Dreams & Nightmares 💤
Last night, I dreamt of a sunset.
A gorgeous sunset, across a great lake. It filled the sky up with crimson red, as it swept across the horizon. The very eye in the sky, caught ablaze, setting down on a place to rest for the long night ahead. Still, in that moment, I did not care about what lay ahead. In that very moment, I was absorbed with the magnificence of the scenery I was caught up in. All I could think of was how fortunate I was to be able to witness something as spectacular as the sun setting within my time here on Earth.
And then I woke up. Nothing more, nothing less. No visit from an other-worldly being, no message from the great unknown. Just me, myself and the sun. Naturally, I did some digging on the dream, trying to better understand it. This isn’t the first time I’ve dreamt of a sunset like this before. In fact, I had a similar one months ago back in August. It seems like the sunset has become a sort of repeating phenomenon which I keep on revisiting in my dreams. When I first experienced it in August, I researched what the meaning could possible be. The most common answer I found when online, was that the sunset symbolized the end of a chapter. The giant eye in the sky, finally laying to rest, after a long day. The setting of a chapter in my life, which has finally come to pass. Something I can definitely get behind, no doubt about it. I have been feeling it in my soul lately- something I just cannot shake. I have felt like there is something going on which is about to change. A feeling which I cannot shake, telling me to just hold on and keep on pushing- change is on the way. So thats what I’ve done. I’ve pushed. I’ve kept on keeping on, thru the highs and lows of the valley of death, fearing no evil. What a journey it’s been.

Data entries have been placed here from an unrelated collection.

### src/logic/atm_buf2.sv
module atm_buf2 #(
   parameter int W = 9
) (
   input wire logic core_clk_in,
   input wire logic resetn_in,
   input wire logic in_valid_in,
   input wire logic [W-1:0] in_data_in,
   output logic in_ready_out,
   output logic out_valid_out,
   output logic [W-1:0] out_data_out,
   input wire logic out_ready_in
);

   initial begin
      if (W < 1) begin
         $error("atm_buf2: width must be positive");
      end
   end

   logic [1:0] cnt_q;
   logic [1:0] cnt_d;
   logic [W-1:0] e0_q;
   logic [W-1:0] e1_q;
   logic valid_q;
   wire push = in_valid_in && (cnt_q != 2'd2);
   wire pop = valid_q && out_ready_in;

   // occupancy and handshake terms
   assign cnt_d = cnt_q + {1'b0, push} - {1'b0, pop};
   assign in_ready_out = (cnt_q != 2'd2);
   assign out_valid_out = valid_q;
   assign out_data_out = e0_q;

   // entry 0 is the head, entry 1 the overflow slot
   always_ff @(posedge core_clk_in or negedge resetn_in) begin
      if (!resetn_in) begin
         cnt_q <= 2'd0;
         valid_q <= 1'b0;
         e0_q <= '0;
         e1_q <= '0;
      end else begin
         cnt_q <= cnt_d;
         valid_q <= (cnt_d != 2'd0);
         if (pop && push) begin
            e0_q <= (cnt_q == 2'd1) ? in_data_in : e1_q;
            e1_q <= in_data_in;
         end else if (pop) begin
            e0_q <= e1_q;
         end else if (push) begin
            if (cnt_q == 2'd0) begin
               e0_q <= in_data_in;
            end else begin
               e1_q <= in_data_in;
            end
         end
      end
   end

endmodule
--- config.mk ---
export PLATFORM = sky130hd
export DESIGN_NAME = mpp_port
export DESIGN_NICKNAME = d
export VERILOG_FILES = /design/src/shared/mpp_pkg.sv /design/src/core/mpp_phase_timer.sv /design/src/core/mpp_port.sv
export SDC_FILE = /design/constraint.sdc
export NUM_CORES = 1
export LEC_CHECK = 0
export BUFFER_PORTS_ARGS = -buffer_cell sky130_fd_sc_hd__clkbuf_2
export CORE_AREA = 2 2 109 111
export CTS_CLUSTER_DIAMETER = 60
export DETAILED_ROUTE_END_ITERATION = 16
export DIE_AREA = 0 0 111 113
export PLACE_DENSITY = 0.78
export SYNTH_ARGS = -nofsm -noshare
export SYNTH_HDL_FRONTEND = slang
export SYNTH_HIERARCHICAL = 1
export SYNTH_SLANG_ARGS = --single-unit
export TNS_END_PERCENT = 5
--- constraint.sdc ---
create_clock -name i_mclk -period 2.55 [get_ports i_mclk]
set_input_delay 0.1275 -clock i_mclk [delete_from_list [all_inputs] [get_ports i_mclk]]
set_output_delay 0.1275 -clock i_mclk [all_outputs]
set_load 0.05 [all_outputs]
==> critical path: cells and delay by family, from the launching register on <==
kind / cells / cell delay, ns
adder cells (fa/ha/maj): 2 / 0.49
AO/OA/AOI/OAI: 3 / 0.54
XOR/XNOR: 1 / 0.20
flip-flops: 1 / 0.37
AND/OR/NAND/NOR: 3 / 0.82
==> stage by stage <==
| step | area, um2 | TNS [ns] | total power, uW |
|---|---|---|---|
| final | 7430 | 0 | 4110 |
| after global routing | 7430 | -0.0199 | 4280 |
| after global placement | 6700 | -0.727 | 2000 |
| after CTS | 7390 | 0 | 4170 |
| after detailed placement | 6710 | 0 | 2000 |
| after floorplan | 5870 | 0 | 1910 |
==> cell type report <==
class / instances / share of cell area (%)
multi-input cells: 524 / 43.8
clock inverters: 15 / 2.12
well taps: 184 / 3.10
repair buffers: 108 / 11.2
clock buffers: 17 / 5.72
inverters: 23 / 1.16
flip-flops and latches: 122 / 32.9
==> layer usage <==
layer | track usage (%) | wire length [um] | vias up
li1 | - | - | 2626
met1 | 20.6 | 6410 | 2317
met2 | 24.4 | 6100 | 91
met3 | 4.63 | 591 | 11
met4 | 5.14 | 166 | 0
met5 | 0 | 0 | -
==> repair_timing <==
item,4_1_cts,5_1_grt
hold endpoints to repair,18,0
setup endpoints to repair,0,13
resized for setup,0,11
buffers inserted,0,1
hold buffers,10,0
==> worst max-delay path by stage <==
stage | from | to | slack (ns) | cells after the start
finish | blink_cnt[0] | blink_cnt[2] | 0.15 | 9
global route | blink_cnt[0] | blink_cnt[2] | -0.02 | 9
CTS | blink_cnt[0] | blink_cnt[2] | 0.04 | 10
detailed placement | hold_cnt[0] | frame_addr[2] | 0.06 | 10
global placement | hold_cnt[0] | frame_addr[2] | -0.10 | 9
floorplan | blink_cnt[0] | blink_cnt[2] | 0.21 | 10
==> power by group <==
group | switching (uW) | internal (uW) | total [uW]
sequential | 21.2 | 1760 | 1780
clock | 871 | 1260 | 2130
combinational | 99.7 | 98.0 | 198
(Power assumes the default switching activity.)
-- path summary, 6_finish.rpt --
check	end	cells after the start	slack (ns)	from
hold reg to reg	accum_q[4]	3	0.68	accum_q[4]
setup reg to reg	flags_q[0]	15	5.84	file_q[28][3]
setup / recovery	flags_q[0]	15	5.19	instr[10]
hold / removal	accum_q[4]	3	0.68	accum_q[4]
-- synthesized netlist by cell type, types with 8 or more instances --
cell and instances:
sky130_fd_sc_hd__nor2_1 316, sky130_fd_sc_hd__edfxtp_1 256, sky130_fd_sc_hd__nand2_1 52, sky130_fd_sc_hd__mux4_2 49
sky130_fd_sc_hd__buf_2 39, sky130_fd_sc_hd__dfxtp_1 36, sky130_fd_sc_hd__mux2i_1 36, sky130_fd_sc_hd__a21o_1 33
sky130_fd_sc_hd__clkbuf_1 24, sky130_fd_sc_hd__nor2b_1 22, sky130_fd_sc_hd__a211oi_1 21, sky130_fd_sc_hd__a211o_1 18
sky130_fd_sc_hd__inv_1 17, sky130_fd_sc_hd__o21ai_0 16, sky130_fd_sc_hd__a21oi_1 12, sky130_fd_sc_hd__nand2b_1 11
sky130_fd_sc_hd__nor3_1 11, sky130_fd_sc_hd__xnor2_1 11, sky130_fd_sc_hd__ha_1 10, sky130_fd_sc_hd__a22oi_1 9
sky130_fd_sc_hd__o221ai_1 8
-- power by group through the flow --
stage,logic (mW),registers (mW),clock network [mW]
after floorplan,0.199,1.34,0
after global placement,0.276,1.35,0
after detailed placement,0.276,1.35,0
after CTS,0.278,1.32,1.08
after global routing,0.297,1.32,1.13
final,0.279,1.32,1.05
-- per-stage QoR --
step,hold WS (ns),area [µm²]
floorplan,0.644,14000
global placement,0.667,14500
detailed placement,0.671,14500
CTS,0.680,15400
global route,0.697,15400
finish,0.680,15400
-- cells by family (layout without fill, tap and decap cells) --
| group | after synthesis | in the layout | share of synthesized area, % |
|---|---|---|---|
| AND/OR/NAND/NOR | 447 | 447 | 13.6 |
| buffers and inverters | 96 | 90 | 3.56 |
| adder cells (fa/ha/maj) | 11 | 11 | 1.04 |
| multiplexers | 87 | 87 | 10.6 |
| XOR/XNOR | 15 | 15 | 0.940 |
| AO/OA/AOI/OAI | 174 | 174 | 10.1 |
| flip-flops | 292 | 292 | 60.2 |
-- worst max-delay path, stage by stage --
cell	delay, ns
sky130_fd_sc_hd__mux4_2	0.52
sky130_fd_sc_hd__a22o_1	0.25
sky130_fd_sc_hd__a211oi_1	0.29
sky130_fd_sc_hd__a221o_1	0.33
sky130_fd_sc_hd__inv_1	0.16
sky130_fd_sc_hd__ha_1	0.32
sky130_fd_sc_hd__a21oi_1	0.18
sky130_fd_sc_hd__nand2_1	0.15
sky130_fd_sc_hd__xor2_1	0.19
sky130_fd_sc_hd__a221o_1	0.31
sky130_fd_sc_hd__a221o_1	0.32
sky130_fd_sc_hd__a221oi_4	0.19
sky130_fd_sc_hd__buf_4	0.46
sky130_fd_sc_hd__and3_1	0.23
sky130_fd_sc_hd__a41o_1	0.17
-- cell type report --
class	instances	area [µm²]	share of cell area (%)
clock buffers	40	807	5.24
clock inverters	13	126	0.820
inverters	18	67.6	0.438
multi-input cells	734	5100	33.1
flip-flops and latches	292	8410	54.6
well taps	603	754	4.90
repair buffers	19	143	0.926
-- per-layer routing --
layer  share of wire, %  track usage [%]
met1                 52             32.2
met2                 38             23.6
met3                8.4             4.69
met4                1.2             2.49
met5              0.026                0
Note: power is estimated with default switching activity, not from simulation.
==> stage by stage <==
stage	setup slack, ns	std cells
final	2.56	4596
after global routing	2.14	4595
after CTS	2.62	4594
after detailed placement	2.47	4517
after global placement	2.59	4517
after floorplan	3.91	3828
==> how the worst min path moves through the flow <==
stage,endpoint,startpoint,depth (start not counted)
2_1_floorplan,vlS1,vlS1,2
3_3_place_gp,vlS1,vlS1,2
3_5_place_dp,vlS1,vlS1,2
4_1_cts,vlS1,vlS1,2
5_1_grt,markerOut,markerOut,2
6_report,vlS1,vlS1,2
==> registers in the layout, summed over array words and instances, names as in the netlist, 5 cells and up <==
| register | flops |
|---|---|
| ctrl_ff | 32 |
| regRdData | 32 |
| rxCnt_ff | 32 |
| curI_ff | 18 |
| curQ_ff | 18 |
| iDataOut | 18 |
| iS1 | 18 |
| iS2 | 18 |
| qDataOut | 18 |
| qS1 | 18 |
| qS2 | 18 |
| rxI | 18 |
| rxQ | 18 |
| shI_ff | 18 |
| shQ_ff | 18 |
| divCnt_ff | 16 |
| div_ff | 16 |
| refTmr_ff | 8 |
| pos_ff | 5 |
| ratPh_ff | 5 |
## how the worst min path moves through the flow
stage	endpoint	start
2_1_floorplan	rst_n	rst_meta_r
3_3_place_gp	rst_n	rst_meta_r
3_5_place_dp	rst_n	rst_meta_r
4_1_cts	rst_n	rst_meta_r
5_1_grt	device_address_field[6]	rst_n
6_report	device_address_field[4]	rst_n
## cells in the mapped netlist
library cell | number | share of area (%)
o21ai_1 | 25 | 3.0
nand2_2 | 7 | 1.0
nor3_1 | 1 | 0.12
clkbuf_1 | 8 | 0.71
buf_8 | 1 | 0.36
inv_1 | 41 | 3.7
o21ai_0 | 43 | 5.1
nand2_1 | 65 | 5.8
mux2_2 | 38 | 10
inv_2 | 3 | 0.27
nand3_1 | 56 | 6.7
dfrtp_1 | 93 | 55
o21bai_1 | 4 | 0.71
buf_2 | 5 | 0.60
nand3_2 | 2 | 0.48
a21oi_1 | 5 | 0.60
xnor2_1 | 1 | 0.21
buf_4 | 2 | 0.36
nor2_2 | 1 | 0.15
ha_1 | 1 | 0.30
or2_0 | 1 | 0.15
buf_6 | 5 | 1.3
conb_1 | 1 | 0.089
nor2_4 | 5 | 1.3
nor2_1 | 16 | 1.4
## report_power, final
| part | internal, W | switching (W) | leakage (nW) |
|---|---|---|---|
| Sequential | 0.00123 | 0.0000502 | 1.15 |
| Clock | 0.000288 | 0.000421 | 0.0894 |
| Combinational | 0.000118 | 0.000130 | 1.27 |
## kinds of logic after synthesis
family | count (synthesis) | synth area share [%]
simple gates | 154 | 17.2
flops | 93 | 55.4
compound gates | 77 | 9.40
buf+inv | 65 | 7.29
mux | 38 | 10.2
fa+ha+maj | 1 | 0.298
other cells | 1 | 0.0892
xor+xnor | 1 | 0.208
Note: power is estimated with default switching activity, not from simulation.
--- config.mk ---
export PLATFORM = sky130hd
export DESIGN_NAME = uart_infrared_codec_status_flags
export DESIGN_NICKNAME = d
export VERILOG_FILES = /design/src/uart_ir_pkg.sv /design/src/uart_infrared_codec_status_flags.sv
export VERILOG_INCLUDE_DIRS = /design/src /design/src/src
export SDC_FILE = /design/constraint.sdc
export NUM_CORES = 1
export LEC_CHECK = 0
export BUFFER_PORTS_ARGS = -buffer_cell sky130_fd_sc_hd__buf_2
export CAP_MARGIN = 20
export CORE_MARGIN = 4
export CORE_UTILIZATION = 55
export CTS_CLUSTER_SIZE = 10
export DETAILED_ROUTE_END_ITERATION = 8
export PLACE_DENSITY = 0.83
export SLEW_MARGIN = 40
export SYNTH_ARGS = -nofsm -noshare
export SYNTH_HDL_FRONTEND = slang
export SYNTH_SLANG_ARGS = --single-unit
--- constraint.sdc ---
create_clock -name clk -period 4.7 [get_ports clk]
set_clock_uncertainty 0.15 [all_clocks]
set_input_delay 0.47 -clock clk [delete_from_list [all_inputs] [get_ports clk]]
set_output_delay 0.47 -clock clk [all_outputs]
set_load 0.03 [all_outputs]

I used to have a reoccurring nightmare as a child. A dream, which would continuously repeat itself to me over and over and over again. I can’t even tell you how many times I’ve dreamt it. It honestly kept on reoccurring, to the point where I now have it engrained within my brain. I would always be walking thru a wheat field- kind of like the scene in Gladiator or 300, where the main characters walk down a path and comb the plants with their hands. I would be walking, surrounded by specific people who were in my life at that time. I was with a caregiver, who I was very found of. She would be pushing a stroller, with a child who she would also look after. There were also other individuals with us, all whom were also being watched by the caregiver and around the same age as myself. My sister was there as well. And we would walk thru the field, with the bright yellow sun beaming down upon us, floating in the beautiful blue skies above. Everything was a scene out of a movie. Then, all of a sudden, out of nowhere, a Castle would fall from the sky and entrap us within its walls. A castle, almost like on a hinge, which would just drop down and enclose us. The castle was like a Rook, a chess piece, found on the corner of a fortress. The rook never caused damage or harm to anybody within the entourage, however it always showed up to lock us in. We would constantly become trapped within its great, thick brick walls. No matter how hard I tried, no matter how creative I became, I could not escape the prison I had been placed within.
This dream, or nightmare, went on for a while. I want to almost say a full year. Almost every night that I dreamt, and could remember, I would have the same reoccurring scenario take place within my head. It would always play out the exact same way, over and over again. I would always gain consciousness in the wheat field, slowly realizing what was about to happen. Then, as soon as I would come to it, and realize I was in a dream, Boom! Down came the rook. Over and over again. It became frustrating to say the least. Being trapped within a time loop- replaying inside my head every single night when I would close my eyes to sleep. Eventually, I became aware I was dreaming. After living thru the same experience, non-stop, I slowly came to the realization that I was trapped within a dream. Trapped within an external realm, dictating the scenery which I was constantly experiencing. That was a trippy feeling. Knowing you are within a dream, and slowly coming to consciousness.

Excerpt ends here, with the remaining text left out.